Segment Start: Data supplied

**src/wsfr_pkg.sv**
```systemverilog
// Package for the WebSocket frame receiver: parse phase codes, frame status
// codes, the result beat type and the push bundle between parser and queue.
// No dependencies.
package wsfr_pkg;

    // Depth of the result queue; at least two so one byte's results always fit.
    localparam int WSFR_QUEUE_DEPTH = 4;

    // Parse phases.
    localparam logic [3:0] PH_HDR0    = 4'd0;
    localparam logic [3:0] PH_HDR1    = 4'd1;
    localparam logic [3:0] PH_LEN_HI  = 4'd2;
    localparam logic [3:0] PH_LEN_LO  = 4'd3;
    localparam logic [3:0] PH_KEY     = 4'd4;
    localparam logic [3:0] PH_PAYLOAD = 4'd5;
    localparam logic [3:0] PH_SKIP    = 4'd6;

    // Frame status codes.
    localparam logic [3:0] ST_TEXT_DONE  = 4'd0;
    localparam logic [3:0] ST_CLOSE      = 4'd1;
    localparam logic [3:0] ST_FRAGMENT   = 4'd2;
    localparam logic [3:0] ST_BINARY     = 4'd3;
    localparam logic [3:0] ST_PING       = 4'd4;
    localparam logic [3:0] ST_PONG       = 4'd5;
    localparam logic [3:0] ST_OTHER      = 4'd6;
    localparam logic [3:0] ST_LONG       = 4'd7;
    localparam logic [3:0] ST_INCOMPLETE = 4'd8;
    localparam logic [3:0] ST_RSV        = 4'd9;
    localparam logic [3:0] ST_UNMASKED   = 4'd10;
    localparam logic [3:0] ST_CONTINUE   = 4'd11;

    // Header field codes.
    localparam logic [7:0] HDR_FIN_MASK  = 8'h80;
    localparam logic [7:0] HDR_RSV_MASK  = 8'h70;
    localparam logic [7:0] HDR_MASK_BIT  = 8'h80;
    localparam logic [3:0] OP_CONTINUE   = 4'h0;
    localparam logic [3:0] OP_TEXT       = 4'h1;
    localparam logic [3:0] OP_BINARY     = 4'h2;
    localparam logic [3:0] OP_CLOSE      = 4'h8;
    localparam logic [3:0] OP_PING       = 4'h9;
    localparam logic [3:0] OP_PONG       = 4'hA;
    localparam logic [6:0] LEN_EXT16     = 7'd126;

    // Result kinds.
    localparam logic KIND_PAYLOAD = 1'b0;
    localparam logic KIND_STATUS  = 1'b1;

    typedef struct packed {
        logic       result_kind;
        logic [7:0] payload_byte;
        logic [3:0] frame_status;
        logic       last_of_run;
    } t_result;

    // Results of one accepted byte: count is 0, 1 or 2; first goes out first.
    typedef struct packed {
        logic [1:0] count;
        t_result    first;
        t_result    second;
    } t_push;

endpackage

```
**src/wsfr_if.sv**
```systemverilog
// Channel interfaces of the WebSocket frame receiver: input byte beats and
// result beats, valid/ready handshake. No dependencies.
interface wsfr_in_if;
    logic       valid;
    logic       ready;
    logic [7:0] rx_byte;
    logic       chunk_end;

    modport source (output valid, output rx_byte, output chunk_end, input ready);
    modport sink   (input valid, input rx_byte, input chunk_end, output ready);
endinterface

interface wsfr_out_if;
    logic       valid;
    logic       ready;
    logic       result_kind;
    logic [7:0] payload_byte;
    logic [3:0] frame_status;
    logic       last_of_run;

    modport source (output valid, output result_kind, output payload_byte,
                    output frame_status, output last_of_run, input ready);
    modport sink   (input valid, input result_kind, input payload_byte,
                    input frame_status, input last_of_run, output ready);
endinterface

```
**src/wsfr_parse.sv**
```systemverilog
// Frame header parser and payload unmasker: holds the parse state and turns
// each accepted byte into zero, one or two results. Depends on wsfr_pkg.
module wsfr_parse
    import wsfr_pkg::*;
(
    input  logic       i_clk,
    input  logic       i_rst_n,
    input  logic       i_accept,
    input  logic [7:0] i_rx_byte,
    input  logic       i_chunk_end,
    output t_push      o_push
);

    logic [3:0]  r_phase,   n_phase;
    logic [7:0]  r_hdr0,    n_hdr0;
    logic [3:0]  r_verdict, n_verdict;
    logic [7:0]  r_len_hi,  n_len_hi;
    logic [15:0] r_remain,  n_remain;
    logic [31:0] r_key,     n_key;
    logic [1:0]  r_key_pos, n_key_pos;

    logic        w_payload;
    logic [7:0]  w_unmasked;
    logic [3:0]  w_opcode;
    logic [6:0]  w_len7;
    t_result     w_pay_res;
    t_result     w_st_res;

    assign w_opcode   = r_hdr0[3:0];
    assign w_len7     = i_rx_byte[6:0];
    assign w_unmasked = i_rx_byte ^ r_key[{r_key_pos, 3'b000} +: 8];

    always_comb begin
        n_phase   = r_phase;
        n_hdr0    = r_hdr0;
        n_verdict = r_verdict;
        n_len_hi  = r_len_hi;
        n_remain  = r_remain;
        n_key     = r_key;
        n_key_pos = r_key_pos;
        w_payload = 1'b0;
        unique case (r_phase)
            PH_HDR0: begin
                n_hdr0    = i_rx_byte;
                n_verdict = ST_INCOMPLETE;
                n_phase   = PH_HDR1;
            end
            PH_HDR1: begin
                n_phase = PH_SKIP;
                priority if ((r_hdr0 & HDR_FIN_MASK) != HDR_FIN_MASK) begin
                    n_verdict = ST_FRAGMENT;
                end else if ((r_hdr0 & HDR_RSV_MASK) != 8'h00) begin
                    n_verdict = ST_RSV;
                end else if ((i_rx_byte & HDR_MASK_BIT) != HDR_MASK_BIT) begin
                    n_verdict = ST_UNMASKED;
                end else if (w_opcode == OP_CONTINUE) begin
                    n_verdict = ST_CONTINUE;
                end else if (w_opcode == OP_TEXT) begin
                    n_verdict = ST_INCOMPLETE;
                    priority if (w_len7 < LEN_EXT16) begin
                        n_remain  = {9'd0, w_len7};
                        n_key_pos = 2'd0;
                        n_phase   = PH_KEY;
                    end else if (w_len7 == LEN_EXT16) begin
                        n_phase = PH_LEN_HI;
                    end else begin
                        n_verdict = ST_LONG;
                    end
                end else if (w_opcode == OP_BINARY) begin
                    n_verdict = ST_BINARY;
                end else if (w_opcode == OP_CLOSE) begin
                    n_verdict = ST_CLOSE;
                end else if (w_opcode == OP_PING) begin
                    n_verdict = ST_PING;
                end else if (w_opcode == OP_PONG) begin
                    n_verdict = ST_PONG;
                end else begin
                    n_verdict = ST_OTHER;
                end
            end
            PH_LEN_HI: begin
                n_len_hi = i_rx_byte;
                n_phase  = PH_LEN_LO;
            end
            PH_LEN_LO: begin
                n_remain  = {r_len_hi, i_rx_byte};
                n_key_pos = 2'd0;
                n_phase   = PH_KEY;
            end
            PH_KEY: begin
                n_key[{r_key_pos, 3'b000} +: 8] = i_rx_byte;
                n_key_pos = r_key_pos + 2'd1;
                if (r_key_pos == 2'd3) begin
                    if (r_remain == 16'd0) begin
                        n_verdict = ST_TEXT_DONE;
                        n_phase   = PH_SKIP;
                    end else begin
                        n_phase = PH_PAYLOAD;
                    end
                end
            end
            PH_PAYLOAD: begin
                w_payload = 1'b1;
                n_key_pos = r_key_pos + 2'd1;
                n_remain  = r_remain - 16'd1;
                if (r_remain == 16'd1) begin
                    n_verdict = ST_TEXT_DONE;
                    n_phase   = PH_SKIP;
                end
            end
            default: begin
                // skip until chunk end
            end
        endcase
        if (i_chunk_end) begin
            n_phase = PH_HDR0;
        end
    end

    always_comb begin
        w_pay_res.result_kind  = KIND_PAYLOAD;
        w_pay_res.payload_byte = w_unmasked;
        w_pay_res.frame_status = ST_TEXT_DONE;
        w_pay_res.last_of_run  = 1'b0;
        w_st_res.result_kind   = KIND_STATUS;
        w_st_res.payload_byte  = 8'h00;
        w_st_res.frame_status  = n_verdict;
        w_st_res.last_of_run   = 1'b1;
        o_push.first  = w_payload ? w_pay_res : w_st_res;
        o_push.second = w_st_res;
        o_push.count  = i_accept ? ({1'b0, w_payload} + {1'b0, i_chunk_end}) : 2'd0;
    end

    always_ff @(posedge i_clk) begin
        if (!i_rst_n) begin
            r_phase   <= PH_HDR0;
            r_hdr0    <= 8'h00;
            r_verdict <= ST_TEXT_DONE;
            r_len_hi  <= 8'h00;
            r_remain  <= 16'd0;
            r_key     <= 32'd0;
            r_key_pos <= 2'd0;
        end else if (i_accept) begin
            r_phase   <= n_phase;
            r_hdr0    <= n_hdr0;
            r_verdict <= n_verdict;
            r_len_hi  <= n_len_hi;
            r_remain  <= n_remain;
            r_key     <= n_key;
            r_key_pos <= n_key_pos;
        end
    end

endmodule

```
**src/wsfr_queue.sv**
```systemverilog
// Result queue: takes up to two result beats per cycle, gives one per cycle
// when popped. Depends on wsfr_pkg.
module wsfr_queue
    import wsfr_pkg::*;
#(
    parameter int P_DEPTH = WSFR_QUEUE_DEPTH
) (
    input  logic    i_clk,
    input  logic    i_rst_n,
    input  t_push   i_push,
    input  logic    i_pop,
    output logic    o_room,
    output logic    o_valid,
    output t_result o_head
);

    localparam int PW = (P_DEPTH > 1) ? $clog2(P_DEPTH) : 1;
    localparam int CW = $clog2(P_DEPTH + 1);

    t_result         r_mem [P_DEPTH];
    logic [PW-1:0]   r_wr_ptr, n_wr_ptr;
    logic [PW-1:0]   r_rd_ptr, n_rd_ptr;
    logic [CW-1:0]   r_count,  n_count;
    logic [PW-1:0]   w_wr_next;

    function automatic logic [PW-1:0] ptr_inc(input logic [PW-1:0] p);
        ptr_inc = (p == PW'(P_DEPTH - 1)) ? '0 : p + PW'(1);
    endfunction

    assign w_wr_next = ptr_inc(r_wr_ptr);
    assign o_room    = r_count <= CW'(P_DEPTH - 2);
    assign o_valid   = r_count != '0;
    assign o_head    = r_mem[r_rd_ptr];

    always_comb begin
        n_rd_ptr = i_pop ? ptr_inc(r_rd_ptr) : r_rd_ptr;
        unique case (i_push.count)
            2'd1:    n_wr_ptr = w_wr_next;
            2'd2:    n_wr_ptr = ptr_inc(w_wr_next);
            default: n_wr_ptr = r_wr_ptr;
        endcase
        n_count = r_count + CW'(i_push.count) - CW'(i_pop);
    end

    always_ff @(posedge i_clk) begin
        if (i_push.count != 2'd0) begin
            r_mem[r_wr_ptr] <= i_push.first;
        end
        if (i_push.count == 2'd2) begin
            r_mem[w_wr_next] <= i_push.second;
        end
    end

    always_ff @(posedge i_clk) begin
        if (!i_rst_n) begin
            r_wr_ptr <= '0;
            r_rd_ptr <= '0;
            r_count  <= '0;
        end else begin
            r_wr_ptr <= n_wr_ptr;
            r_rd_ptr <= n_rd_ptr;
            r_count  <= n_count;
        end
    end

endmodule

```
**src/websocket_frame_receiver.sv**
```systemverilog
// Top level of the WebSocket frame receiver: one input byte beat per cycle while
// the queue has room for two results; result beats are registered in the queue.
// Throughput is one byte per cycle; with a ready sink the output gives one beat
// per cycle, so only a payload byte ending its chunk (two results) adds an entry.
// Synchronous active-low reset returns the parser to the first header byte and
// empties the result queue. Depends on wsfr_pkg, wsfr_if, wsfr_parse, wsfr_queue.
module websocket_frame_receiver
    import wsfr_pkg::*;
#(
    parameter int P_QUEUE_DEPTH = WSFR_QUEUE_DEPTH
) (
    input  logic        i_clk,
    input  logic        i_rst_n,
    wsfr_in_if.sink     i_rx,
    wsfr_out_if.source  o_res
);

    logic    w_accept;
    logic    w_pop;
    logic    w_room;
    t_push   w_push;
    t_result w_head;

    // Take a byte only when the queue can hold both results it may cause.
    assign i_rx.ready = w_room;
    assign w_accept   = i_rx.valid && w_room;
    assign w_pop      = o_res.valid && o_res.ready;

    // Header checks, length and key capture, and payload unmasking.
    wsfr_parse u_parse (
        .i_clk       (i_clk),
        .i_rst_n     (i_rst_n),
        .i_accept    (w_accept),
        .i_rx_byte   (i_rx.rx_byte),
        .i_chunk_end (i_rx.chunk_end),
        .o_push      (w_push)
    );

    // Result queue: decouples the input from a stalled sink.
    wsfr_queue #(
        .P_DEPTH (P_QUEUE_DEPTH)
    ) u_queue (
        .i_clk   (i_clk),
        .i_rst_n (i_rst_n),
        .i_push  (w_push),
        .i_pop   (w_pop),
        .o_room  (w_room),
        .o_valid (o_res.valid),
        .o_head  (w_head)
    );

    assign o_res.result_kind  = w_head.result_kind;
    assign o_res.payload_byte = w_head.payload_byte;
    assign o_res.frame_status = w_head.frame_status;
    assign o_res.last_of_run  = w_head.last_of_run;

    // A queue without room for two results always has something to offer.
    a_full_has_data: assert property (@(posedge i_clk) disable iff (!i_rst_n)
        !i_rx.ready |-> o_res.valid)
        else $error("input stalled with empty result queue");

    // A payload beat never ends the run and carries no status.
    a_payload_shape: assert property (@(posedge i_clk) disable iff (!i_rst_n)
        o_res.valid && (o_res.result_kind == KIND_PAYLOAD)
        |-> (o_res.frame_status == ST_TEXT_DONE) && !o_res.last_of_run)
        else $error("payload beat with status bits set");

    // A status beat ends the run and carries a zero byte.
    a_status_shape: assert property (@(posedge i_clk) disable iff (!i_rst_n)
        o_res.valid && (o_res.result_kind == KIND_STATUS)
        |-> o_res.last_of_run && (o_res.payload_byte == 8'h00))
        else $error("status beat malformed");

endmodule
```
**src/flat_wrapper.sv**
```systemverilog
// flat-port wrapper written by rule: the top's interface ports become plain ports
module websocket_frame_receiver_flat import wsfr_pkg::*;
#(
    parameter int P_QUEUE_DEPTH = WSFR_QUEUE_DEPTH
)
  (i_clk, i_rst_n, i_rx_valid, i_rx_rx_byte, i_rx_chunk_end, i_rx_ready, o_res_valid, o_res_result_kind, o_res_payload_byte, o_res_frame_status, o_res_last_of_run, o_res_ready);
  wsfr_in_if i_rx_i ();
  wsfr_out_if o_res_i ();
  input  logic i_clk;
  input  logic i_rst_n;
  input wire logic [$bits(i_rx_i.valid)-1:0] i_rx_valid;
  input wire logic [$bits(i_rx_i.rx_byte)-1:0] i_rx_rx_byte;
  input wire logic [$bits(i_rx_i.chunk_end)-1:0] i_rx_chunk_end;
  output wire logic [$bits(i_rx_i.ready)-1:0] i_rx_ready;
  output wire logic [$bits(o_res_i.valid)-1:0] o_res_valid;
  output wire logic [$bits(o_res_i.result_kind)-1:0] o_res_result_kind;
  output wire logic [$bits(o_res_i.payload_byte)-1:0] o_res_payload_byte;
  output wire logic [$bits(o_res_i.frame_status)-1:0] o_res_frame_status;
  output wire logic [$bits(o_res_i.last_of_run)-1:0] o_res_last_of_run;
  input wire logic [$bits(o_res_i.ready)-1:0] o_res_ready;
  assign i_rx_i.valid = i_rx_valid;
  assign i_rx_i.rx_byte = i_rx_rx_byte;
  assign i_rx_i.chunk_end = i_rx_chunk_end;
  assign i_rx_ready = i_rx_i.ready;
  assign o_res_valid = o_res_i.valid;
  assign o_res_result_kind = o_res_i.result_kind;
  assign o_res_payload_byte = o_res_i.payload_byte;
  assign o_res_frame_status = o_res_i.frame_status;
  assign o_res_last_of_run = o_res_i.last_of_run;
  assign o_res_i.ready = o_res_ready;
  websocket_frame_receiver #(.P_QUEUE_DEPTH(P_QUEUE_DEPTH)) u_core (.i_clk(i_clk), .i_rst_n(i_rst_n), .i_rx(i_rx_i), .o_res(o_res_i));
endmodule
```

Segment End: Data supplied

▶ [Requirement]
Find how many lines of the listing hold "zero" and give the number by itself.

▶ [Task answer]
2